Here are the four most common reasons why this happens:

1. Relative vs. Absolute File Paths

If you are converting Markdown on your computer, relative paths like ![Logo](./images/logo.png) rely on the tool knowing what the “working directory” is. If the converter runs from a different folder, it won’t find the image.

  • The Fix: Use absolute file paths when converting locally (e.g., file:///C:/projects/assets/logo.png on Windows or file:///Users/username/assets/logo.png on macOS/Linux).

2. Local File Access Restrictions (Sandboxing)

For security reasons, many modern headless HTML-to-PDF rendering engines (like Chromium-based engines) block access to local files when parsing documents. This security feature prevents files on your computer from being read arbitrarily.

  • The Fix: If you are running CLI tools, enable local file access flags (like --allow-file-access-from-files). Alternatively, host your images on a secure cloud storage service or CDN and use public HTTPS URLs.

3. Base64 Data URIs (The Bulletproof Solution)

If you want a self-contained Markdown file that requires no external assets or file path configurations, you can inline the image directly into the Markdown document as a Base64 encoded string.

Here is what the syntax looks like:

![My Base64 Image](data:image/png;base64,iVBORw0KGgoAAAANSUhEUgAAADIAAAAyCAYAAAAeP4ixAAAABHNCSVQICAgIfAhkiAAAAAlwSFlzAAALEgAACxIB0t1+/AAAABZ0RVh0Q3JlYXRpb24gVGltZQAwOS8yMS8xN2D9...)

You can convert any PNG, JPEG, or SVG to Base64 using online converters or terminal utilities, then paste the string directly into your Markdown.

4. Network and SSL issues for Remote URLs

If your images are hosted online, the PDF compiler needs an active internet connection to download them. Additionally, if your server has self-signed SSL certificates or uses an outdated protocol, the compiler might block the image download.

  • The Fix: Make sure your image host has a valid SSL certificate and uses https:// instead of http://.

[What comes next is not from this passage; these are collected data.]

File: src/rtl/instr_encoder.sv
// Combinational packer: decoded instruction fields to a 32-bit ISA word plus
// a flag telling whether the opcode is one the CPU supports.
module instr_encoder
    import isa_pkg::*;
(
    input  logic [4:0]  opcode_i,
    input  logic [4:0]  rd_i,
    input  logic [4:0]  rs_i,
    input  logic [4:0]  rt_i,
    input  logic [4:0]  shamt_i,
    input  logic [4:0]  aluop_i,
    input  logic [16:0] imm_i,
    output logic [31:0] word_o,
    output logic        legal_o
);

    always_comb begin
        word_o  = '0;
        legal_o = is_legal_op(opcode_i);
        if (opcode_i == OP_R) begin
            word_o = (32'(opcode_i) << POS_OP)
                   | (32'(rd_i)     << POS_RD)
                   | (32'(rs_i)     << POS_RS)
                   | (32'(rt_i)     << POS_RT)
                   | (32'(shamt_i)  << POS_SHAMT)
                   | (32'(aluop_i)  << POS_ALUOP);
        end else if (legal_o) begin
            // I-type: for sw the rd slot carries the store-data register
            word_o = (32'(opcode_i) << POS_OP)
                   | (32'(rd_i)     << POS_RD)
                   | (32'(rs_i)     << POS_RS)
                   | 32'(imm_i);
        end
    end

endmodule

File: src/rtl/imem_writer.sv
// Instruction-memory loader: accepts field bundles over valid/ready, encodes
// them and writes them to consecutive imem addresses starting at 0.
module imem_writer
    import isa_pkg::*;
#(
    parameter int ADDR_W    = 12,
    parameter int MAX_WORDS = 4096
) (
    input  logic              clock,
    input  logic              reset,
    input  logic              start,
    input  logic              in_valid,
    output logic              in_ready,
    input  logic [4:0]        in_opcode,
    input  logic [4:0]        in_rd,
    input  logic [4:0]        in_rs,
    input  logic [4:0]        in_rt,
    input  logic [4:0]        in_shamt,
    input  logic [4:0]        in_aluop,
    input  logic [16:0]       in_imm,
    input  logic              in_last,
    output logic              imem_we,
    output logic [ADDR_W-1:0] imem_addr,
    output logic [31:0]       imem_data,
    output logic              busy,
    output logic              done,
    output logic              err,
    output logic [ADDR_W:0]   word_count
);

    localparam logic [ADDR_W:0] MAX_CNT = (ADDR_W+1)'(MAX_WORDS);

    state_e            state_q, state_d;
    fin_e              fin_q, fin_d;
    logic              we_q, we_d;
    logic [ADDR_W-1:0] addr_q, addr_d;
    logic [31:0]       data_q, data_d;
    logic [ADDR_W:0]   pend_q, pend_d;
    logic [ADDR_W:0]   cnt_q, cnt_d;
    logic [ADDR_W:0]   pend_inc;

    logic [31:0] enc_word;
    logic        enc_legal;
    logic        accept;
    logic        start_ok;

    instr_encoder u_enc (
        .opcode_i (in_opcode),
        .rd_i     (in_rd),
        .rs_i     (in_rs),
        .rt_i     (in_rt),
        .shamt_i  (in_shamt),
        .aluop_i  (in_aluop),
        .imm_i    (in_imm),
        .word_o   (enc_word),
        .legal_o  (enc_legal)
    );

    assign accept   = in_valid && in_ready;
    assign start_ok = start && (state_q != RUN);
    assign pend_inc = pend_q + 1'b1;

    always_ff @(posedge clock) begin
        if (reset) begin
            state_q <= IDLE;
        end else begin
            state_q <= state_d;
        end
    end

    always_comb begin
        state_d = state_q;
        case (state_q)
            IDLE, DONE, ERR: begin
                if (start) state_d = RUN;
            end
            RUN: begin
                if (accept && !enc_legal)             state_d = ERR;
                else if (we_q && fin_q == FIN_DONE)   state_d = DONE;
                else if (we_q && fin_q == FIN_ERR)    state_d = ERR;
            end
            default: state_d = IDLE;
        endcase
    end

    // Acceptance is closed once the session's final write is already scheduled
    always_comb begin
        in_ready = (state_q == RUN) && (pend_q < MAX_CNT) && (fin_q == FIN_NONE);
        busy     = (state_q == RUN);
        done     = (state_q == DONE);
        err      = (state_q == ERR);
    end

    always_comb begin
        we_d   = accept && enc_legal;
        addr_d = addr_q;
        data_d = data_q;
        pend_d = pend_q;
        cnt_d  = cnt_q;
        fin_d  = fin_q;
        if (we_q) cnt_d = cnt_q + 1'b1;
        if (accept && enc_legal) begin
            addr_d = pend_q[ADDR_W-1:0];
            data_d = enc_word;
            pend_d = pend_inc;
            if (in_last)                  fin_d = FIN_DONE;
            else if (pend_inc == MAX_CNT) fin_d = FIN_ERR;
        end
        if (start_ok) begin
            pend_d = '0;
            cnt_d  = '0;
            fin_d  = FIN_NONE;
        end
    end

    always_ff @(posedge clock) begin
        if (reset) begin
            we_q   <= 1'b0;
            addr_q <= '0;
            data_q <= '0;
            pend_q <= '0;
            cnt_q  <= '0;
            fin_q  <= FIN_NONE;
        end else begin
            we_q   <= we_d;
            addr_q <= addr_d;
            data_q <= data_d;
            pend_q <= pend_d;
            cnt_q  <= cnt_d;
            fin_q  <= fin_d;
        end
    end

    assign imem_we    = we_q;
    assign imem_addr  = addr_q;
    assign imem_data  = data_q;
    assign word_count = cnt_q;

endmodule
File: config.mk
export PLATFORM = sky130hd
export DESIGN_NAME = imem_writer
export DESIGN_NICKNAME = d
export VERILOG_FILES = /design/src/rtl/isa_pkg.sv /design/src/rtl/instr_encoder.sv /design/src/rtl/imem_writer.sv
export SDC_FILE = /design/constraint.sdc
export NUM_CORES = 1
export LEC_CHECK = 0
export ABC_AREA = 1
export BUFFER_PORTS_ARGS = -buffer_cell sky130_fd_sc_hd__buf_2
export CAP_MARGIN = 0
export CORE_MARGIN = 1
export CORE_UTILIZATION = 55
export DETAILED_ROUTE_END_ITERATION = 10
export GPL_TIMING_DRIVEN = 0
export PLACE_DENSITY_LB_ADDON = 0.1
export SLEW_MARGIN = 40
export SYNTH_ARGS = -nofsm -noshare
export SYNTH_HDL_FRONTEND = slang
export SYNTH_HIERARCHICAL = 1
export SYNTH_SLANG_ARGS = --single-unit
File: constraint.sdc
create_clock -name clock -period 3.3 [get_ports clock]
set_input_delay 0 -clock clock [delete_from_list [all_inputs] [get_ports clock]]
set_output_delay 0 -clock clock [all_outputs]
set_load 0.005 [all_outputs]
==> src/rtl/pong_pkg.sv <==
// Shared encodings for the ball engine: FSM phase codes, ball directions and grid sizing.
// BALL_SPEEDUP_EN (optional) enables the hit-driven speed-up in ball_engine and game_tick.
package pong_pkg;

  typedef enum logic [1:0] {
    PH_IDLE = 2'd0,
    PH_PLAY = 2'd1,
    PH_MISS = 2'd2,
    PH_OVER = 2'd3
  } phase_t;

  typedef enum logic {
    DIR_LEFT  = 1'b0,
    DIR_RIGHT = 1'b1
  } dir_x_t;

  typedef enum logic {
    DIR_UP   = 1'b0,
    DIR_DOWN = 1'b1
  } dir_y_t;

  // Largest tick-period shift reachable by the speed-up (period floor is TICK_DIV/4).
  localparam logic [1:0] SPEED_MAX = 2'd2;

  // Number of cells along an axis indexed with 'bits' bits.
  function automatic int grid_span(input int bits);
    return 1 << bits;
  endfunction

endpackage

==> src/rtl/game_tick.sv <==
// Enable-gated game tick divider; with BALL_SPEEDUP_EN a shift input shortens the period.
module game_tick #(
  parameter int TICK_DIV  = 12500000,
  parameter int TICK_BITS = 24
) (
  input  logic clk,
  input  logic rst,
  input  logic run,
  input  logic clear,
`ifdef BALL_SPEEDUP_EN
  input  logic [1:0] shift,
`endif
  output logic tick
);

  localparam logic [TICK_BITS-1:0] DIV = TICK_BITS'(TICK_DIV);

  logic [TICK_BITS-1:0] count_reg;
  logic [TICK_BITS-1:0] count_next;
  logic [TICK_BITS-1:0] period;
  logic [TICK_BITS-1:0] limit;

`ifdef BALL_SPEEDUP_EN
  logic [TICK_BITS-1:0] shifted;
  assign shifted = DIV >> shift;
  assign period  = (shifted == '0) ? TICK_BITS'(1) : shifted;
`else
  assign period = DIV;
`endif

  assign limit = period - 1'b1;
  // >= rather than == so a count left over from a slower period still wraps.
  assign tick  = run && (count_reg >= limit);

  always_comb begin
    count_next = count_reg;
    if (clear) begin
      count_next = '0;
    end else if (run) begin
      count_next = tick ? '0 : count_reg + 1'b1;
    end
  end

  always_ff @(posedge clk) begin
    if (rst) begin
      count_reg <= '0;
    end else begin
      count_reg <= count_next;
    end
  end

endmodule

==> src/rtl/ball_engine.sv <==
// Ball motion, wall/paddle reflection, miss/lives and serve/game-over sequencing.
// Optional macro BALL_SPEEDUP_EN: every 4 paddle hits halve the tick period (floor TICK_DIV/4).
module ball_engine
  import pong_pkg::*;
#(
  parameter int BIT_WIDTH   = 3,
  parameter int ROW_BITS    = 3,
  parameter int SIZE        = 2,
  parameter int SERVE_X     = 3,
  parameter int START_LIVES = 3,
  parameter int TICK_DIV    = 12500000,
  parameter int TICK_BITS   = 24
) (
  input  logic                 clk,
  input  logic                 rst,
  input  logic                 en,
  input  logic                 serve,
  input  logic [BIT_WIDTH-1:0] state_left,
  output logic [BIT_WIDTH-1:0] ball_x,
  output logic [ROW_BITS-1:0]  ball_y,
  output logic                 hit,
  output logic                 miss,
  output logic [1:0]           lives,
  output logic                 game_over,
  output logic [1:0]           phase
);

  localparam int COLS = grid_span(BIT_WIDTH);
  localparam int ROWS = grid_span(ROW_BITS);

  localparam logic [BIT_WIDTH-1:0] MAX_X    = BIT_WIDTH'(COLS - 1);
  localparam logic [BIT_WIDTH-1:0] SERVE_C  = BIT_WIDTH'(SERVE_X);
  localparam logic [ROW_BITS-1:0]  PADDLE_Y = ROW_BITS'(ROWS - 2);
  localparam logic [ROW_BITS-1:0]  BOTTOM_Y = ROW_BITS'(ROWS - 1);
  localparam logic [1:0]           LIVES0   = 2'(START_LIVES);

  phase_t               state_reg, state_next;
  logic [BIT_WIDTH-1:0] x_reg, x_next;
  logic [ROW_BITS-1:0]  y_reg, y_next;
  dir_x_t               dx_reg, dx_next;
  dir_y_t               dy_reg, dy_next;
  logic [1:0]           lives_reg, lives_next;
  logic                 hit_reg, hit_next;
  logic                 miss_reg, miss_next;

  logic tick;
  logic tick_run;
  logic tick_clear;

  assign tick_run   = en && ((state_reg == PH_PLAY) || (state_reg == PH_MISS));
  assign tick_clear = (state_reg == PH_IDLE) || (state_reg == PH_OVER);

`ifdef BALL_SPEEDUP_EN
  logic [1:0] hit_cnt_reg, hit_cnt_next;
  logic [1:0] speed_reg, speed_next;
`endif

  game_tick #(
    .TICK_DIV  (TICK_DIV),
    .TICK_BITS (TICK_BITS)
  ) u_tick (
    .clk   (clk),
    .rst   (rst),
    .run   (tick_run),
    .clear (tick_clear),
`ifdef BALL_SPEEDUP_EN
    .shift (speed_reg),
`endif
    .tick  (tick)
  );

  // Reflection is resolved before the step, so the step always uses the new direction.
  dir_x_t               dx_ref;
  dir_y_t               dy_ref;
  logic [BIT_WIDTH-1:0] x_step;
  logic [BIT_WIDTH:0]   pad_lo, pad_hi, x_wide;
  logic                 in_range;

  assign dx_ref = ((x_reg == MAX_X) && (dx_reg == DIR_RIGHT)) ? DIR_LEFT :
                  ((x_reg == '0) && (dx_reg == DIR_LEFT))     ? DIR_RIGHT : dx_reg;
  assign dy_ref = ((y_reg == '0) && (dy_reg == DIR_UP)) ? DIR_DOWN : dy_reg;
  assign x_step = (dx_ref == DIR_RIGHT) ? x_reg + 1'b1 : x_reg - 1'b1;

  // One extra bit so a paddle hanging past the right wall does not wrap around.
  assign pad_lo   = {1'b0, state_left};
  assign pad_hi   = pad_lo + (BIT_WIDTH+1)'(SIZE - 1);
  assign x_wide   = {1'b0, x_step};
  assign in_range = (x_wide >= pad_lo) && (x_wide <= pad_hi);

  always_comb begin
    state_next = state_reg;
    x_next     = x_reg;
    y_next     = y_reg;
    dx_next    = dx_reg;
    dy_next    = dy_reg;
    lives_next = lives_reg;
    hit_next   = 1'b0;
    miss_next  = 1'b0;
`ifdef BALL_SPEEDUP_EN
    hit_cnt_next = hit_cnt_reg;
    speed_next   = speed_reg;
`endif
    case (state_reg)
      PH_IDLE: begin
        x_next  = SERVE_C;
        y_next  = '0;
        dx_next = DIR_RIGHT;
        dy_next = DIR_DOWN;
        if (serve && en) begin
          state_next = PH_PLAY;
        end
      end
      PH_PLAY: begin
        if (tick) begin
          x_next  = x_step;
          dx_next = dx_ref;
          dy_next = dy_ref;
          if ((y_reg == PADDLE_Y) && (dy_ref == DIR_DOWN)) begin
            if (in_range) begin
              dy_next  = DIR_UP;
              y_next   = y_reg - 1'b1;
              hit_next = 1'b1;
`ifdef BALL_SPEEDUP_EN
              hit_cnt_next = hit_cnt_reg + 2'd1;
              if ((hit_cnt_reg == 2'd3) && (speed_reg != SPEED_MAX)) begin
                speed_next = speed_reg + 2'd1;
              end
`endif
            end else begin
              y_next     = BOTTOM_Y;
              miss_next  = 1'b1;
              lives_next = lives_reg - 2'd1;
              state_next = PH_MISS;
`ifdef BALL_SPEEDUP_EN
              hit_cnt_next = 2'd0;
              speed_next   = 2'd0;
`endif
            end
          end else begin
            y_next = (dy_ref == DIR_DOWN) ? y_reg + 1'b1 : y_reg - 1'b1;
          end
        end
      end
      PH_MISS: begin
        if (tick) begin
          if (lives_reg == 2'd0) begin
            state_next = PH_OVER;
          end else begin
            state_next = PH_IDLE;
            x_next     = SERVE_C;
            y_next     = '0;
            dx_next    = DIR_RIGHT;
            dy_next    = DIR_DOWN;
          end
        end
      end
      PH_OVER: begin
        if (serve) begin
          state_next = PH_IDLE;
          lives_next = LIVES0;
          x_next     = SERVE_C;
          y_next     = '0;
          dx_next    = DIR_RIGHT;
          dy_next    = DIR_DOWN;
`ifdef BALL_SPEEDUP_EN
          hit_cnt_next = 2'd0;
          speed_next   = 2'd0;
`endif
        end
      end
      default: state_next = PH_IDLE;
    endcase
  end

  always_ff @(posedge clk) begin
    if (rst) begin
      state_reg <= PH_IDLE;
      x_reg     <= SERVE_C;
      y_reg     <= '0;
      dx_reg    <= DIR_RIGHT;
      dy_reg    <= DIR_DOWN;
      lives_reg <= LIVES0;
      hit_reg   <= 1'b0;
      miss_reg  <= 1'b0;
`ifdef BALL_SPEEDUP_EN
      hit_cnt_reg <= 2'd0;
      speed_reg   <= 2'd0;
`endif
    end else begin
      state_reg <= state_next;
      x_reg     <= x_next;
      y_reg     <= y_next;
      dx_reg    <= dx_next;
      dy_reg    <= dy_next;
      lives_reg <= lives_next;
      hit_reg   <= hit_next;
      miss_reg  <= miss_next;
`ifdef BALL_SPEEDUP_EN
      hit_cnt_reg <= hit_cnt_next;
      speed_reg   <= speed_next;
`endif
    end
  end

  assign ball_x    = x_reg;
  assign ball_y    = y_reg;
  assign hit       = hit_reg;
  assign miss      = miss_reg;
  assign lives     = lives_reg;
  assign game_over = (state_reg == PH_OVER);
  assign phase     = state_reg;

endmodule
==> config.mk <==
export PLATFORM = sky130hd
export DESIGN_NAME = ball_engine
export DESIGN_NICKNAME = d
export VERILOG_FILES = /design/src/rtl/pong_pkg.sv /design/src/rtl/game_tick.sv /design/src/rtl/ball_engine.sv
export SDC_FILE = /design/constraint.sdc
export NUM_CORES = 1
export LEC_CHECK = 0
export ABC_AREA = 1
export CAP_MARGIN = 40
export CORE_MARGIN = 2
export CORE_UTILIZATION = 50
export CTS_CLUSTER_SIZE = 20
export DETAILED_ROUTE_END_ITERATION = 6
export PLACE_DENSITY = 0.73
export REMOVE_ABC_BUFFERS = 1
export SLEW_MARGIN = 40
export SYNTH_ARGS = -nofsm -noshare
export SYNTH_HDL_FRONTEND = slang
export SYNTH_HIERARCHICAL = 1
export SYNTH_SLANG_ARGS = --single-unit
==> constraint.sdc <==
create_clock -name clk -period 6.8 [get_ports clk]
set_input_delay 1.7 -clock clk [delete_from_list [all_inputs] [get_ports clk]]
set_output_delay 1.7 -clock clk [all_outputs]
set_load 0.03 [all_outputs]
==> summary.txt <==
Run status
  – Status: finished, final reports clean

Logic synthesis
  – Top cell type's share of synthesized area: between 20% and 30%
  – Top-count cell post-synth: nand2_1
  – Fraction of registers with async set/reset: 0%
  – Post-Syn Area: 2630 sq um
  – Top post-synthesis cells by area: dfxtp_1 (29%), nand2_1 (15%), ha_1 (8.6%), inv_1 (7.6%), nor2_1 (6.7%)
  – EDFF count, synth: 0
  – Syn Inst Count: between 300 and 400
  – Synth Register Bits: 38
  – Register area share after synthesis: approximately 29%
  – Count of different cell masters after synthesis: 35
  – Most frequent cells after synthesis: nand2_1 (103), inv_1 (53), nor2_1 (47)
  – Area leader, netlist: dfxtp_1
  – Top FF cell, synth: dfxtp_1
  – Syn avg cell area: roughly 6.9 sq um
  – Yosys warning total: 6

Power
  – Peak supply drop: 138 uV
  – Pwr/cell area: ~300 nW/um^2
  – Pleak: around 1.4 nW

Setup path
  – WP data arrival: ~3600 ps
  – CP peak stage delay: approximately 460 ps
  – Worst path required time: between 6000 and 7000 ps
  – Crit path max fanout: 6
  – Slowest stage cell, crit path: clkdlybuf4s50_1
  – CP endpoint kind: flip-flop
  – Worst reg2reg path startpoint: ball_x[0]
  – Crit-path cells: clkdlybuf4s50_1 > ha_1 > xnor2_1 > ha_1 > nand3_1 > nand2_1 > inv_1 > nand2_2 > nand3_1 > o211ai_1 > nand3_1
  – Top cell by count, worst path: nand3_1
  – Worst R2R End: lives[0]
  – CP startpoint kind: primary input
  – Critical Path End: lives[0]
  – Worst Path Class, Setup: in2reg
  – Cells on worst reg2reg path: 14
  – CP startpoint: state_left[0]
  – R2R setup slack: between 4000 and 5000 ps

Clock tree
  – Worst-path clk slew: about 70 ps
  – Post-CTS Resized: 0
  – CTS buffer count: 5
  – Max Buffers Root-to-Sink: 2
  – Hold Buf Count CTS: 0
  – Root Driver: clkbuf_8
  – CTS tree: built
  – Clock sink total: 38
  – Worst skew pair latency: 280 ps
  – H-tree depth: 2
  – Setup Buffers After CTS: 0

Timing
  – Unrepaired setup endpoints after global routing: false
  – Final Cycle Share: between 50% and 60%
  – Max-slew violation count: 0
  – Setup violators final: 0
  – Post-layout min period: 3460 ps
  – Worst slew pin tran: around 360 ps
  – F_max: slightly below 0.3 GHz
  – Final Hold Viols: 0
  – Worst Setup Slack, final: around 3300 ps
  – Setup tns final: 0 ps
  – Max-slew headroom: between 70% and 80%
  – Clock skew: about 5.7 ps

Finish
  – Final Net Count: 429
  – P&R area growth vs syn: 12.3%
  – Share of post-route cells with drive strength above 1: 12.2%
  – Fin cells: 472
  – Ant diodes: 0
  – Largest register FFs: 24
  – Final core occ: between 50% and 60%
  – FF/Latch Area: about 760 sq um
  – # fillers: 498
  – Area of the multi-input gates: 1600 sq um

Placement
  – Gpl congestion: 0.873
  – Hpwl dp: 4.08 mm
  – Buffers on Ports: 19
  – Placed Cells: ~470
  – Pre-CTS setup slack: about 3100 ps

Drt
  – Detailed Route WL: roughly 5.2 mm
  – Iter 0 DRT Violations: between 60 and 70
  – Via count: approximately 2300
  – DRC Markers: 0
  – DR pass1 iterations: 5
  – Wire per inst: roughly 11 um
  – Post-DR vias/cell: roughly 4.9
  – Routed Antenna Nets: 0

Floorplanning
  – Area of the core: around 5100 sq um
  – Vert. Die Dim: 76.6 um
  – # IOs: 20
  – Die area: approximately 5900 sq um
  – Die X: 76.6 um
  – FP Rows: 26
  – Initial Util: 51.6%

GRT
  – Initial antenna violation count: 0
  – Largest net degree at the start of global routing: 24
  – Gr ovfl total: 0
  – Number of global-route vias before repair: about 2200
  – Global-route wire length before repair: ~9 mm
  – Tot GR Track Use: 18.5%

Worst hold path
  – Worst hold stages: 2
  – Worst Hold Class: reg2reg

Job
  – Max cap viols: 0
[final cells by class]
cell class              count  area share, %
clock buffers               6           2.79
inverters                  62           7.87
multi-input cells         277           54.2
flip-flops and latches     38           25.7
well taps                  70           2.96
repair buffers             19           6.43
[critical path: cells and delay by family]
kind                     cells  cell delay [ps]
AO/OA/AOI/OAI                1              210
XOR/XNOR                     1              130
adder cells (fa/ha/maj)      2              540
AND/OR/NAND/NOR              5              530
buffers and inverters        2              500
[report_power, final]
group	total (mW)	internal [mW]	switching, mW
Clock	0.150	0.0781	0.0714
Sequential	0.274	0.245	0.0294
Combinational	0.455	0.169	0.285
[placed cells by master, fill, tap and decap left out, types with 5 or more instances in the layout]
| cell type | netlist | final |
|---|---|---|
| inv_1 | 53 | 53 |
| xnor2_1 | 5 | 5 |
| clkdlybuf4s50_1 | 0 | 19 |
| dfxtp_1 | 38 | 38 |
| nand2_1 | 103 | 103 |
| inv_2 | 8 | 8 |
| xor2_1 | 7 | 7 |
| nand4_1 | 5 | 5 |
| nand3_1 | 31 | 31 |
| nor2_1 | 47 | 47 |
| ha_1 | 18 | 18 |
| a21oi_1 | 5 | 5 |
| o21ai_0 | 6 | 6 |
| nor2_4 | 7 | 7 |
| nand2_2 | 9 | 9 |
| clkbuf_8 | 0 | 6 |
[cells by family after synthesis]
group / count (synthesis) / share of synthesized area (%)
fa+ha+maj: 19 / 9.31
buf+inv: 65 / 10.3
simple gates: 223 / 41.9
mux: 1 / 0.380
compound gates: 22 / 5.27
flops: 38 / 28.9
xor+xnor: 12 / 3.99
[worst min path at each step]
stage               slack [ps]  startpoint        end
detailed placement         490    lives[1]   lives[1]
global route               540   ball_x[2]  ball_x[2]
global placement           500    lives[1]   lives[1]
CTS                        500    lives[1]   lives[1]
floorplan                  480      dx_reg     dx_reg
finish                     510    lives[1]   lives[1]
[layer usage]
metal	global-route usage [%]	wire, um
met5	0	0
met4	4.18	12
met3	3.91	117
met1	22.2	2520
met2	33.7	2590
[stage by stage]
step	total power, mW	area (sq um)	hold slack, ps
2_1_floorplan	0.619	2600	477
3_3_place_gp	0.724	2870	498
3_5_place_dp	0.735	2870	488
4_1_cts	0.889	2960	500
5_1_grt	0.955	2960	542
6_report	0.879	2960	510
Note: power is estimated with default switching activity, not from simulation.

CSS Layout Fixes for PDF Images

Sometimes images aren’t broken, but they break the layout by overflowing the page or cutting off at the page edge. Add this custom CSS to your converter settings to keep images under control:

img {
    max-width: 100%;
    height: auto;
    page-break-inside: avoid;
    display: block;
    margin: 1em auto;
}
  • max-width: 100% ensures images never spill off the side of the page.
  • page-break-inside: avoid prevents the bottom of an image from cutting off and rendering on the next page.

Try It Yourself

If you are tired of dealing with local file restrictions and broken image paths, try our Markdown to PDF Editor. It supports instant drag-and-drop, remote URL assets, and displays real-time previews so you can check and fix image paths before downloading your final PDF.

Written by Markdown to PDF Editorial Team

Our team specializes in document design, web standards, and developer utilities. This guide was researched and vetted against current browser printing standards and Paged.js specifications. Learn more on our About page.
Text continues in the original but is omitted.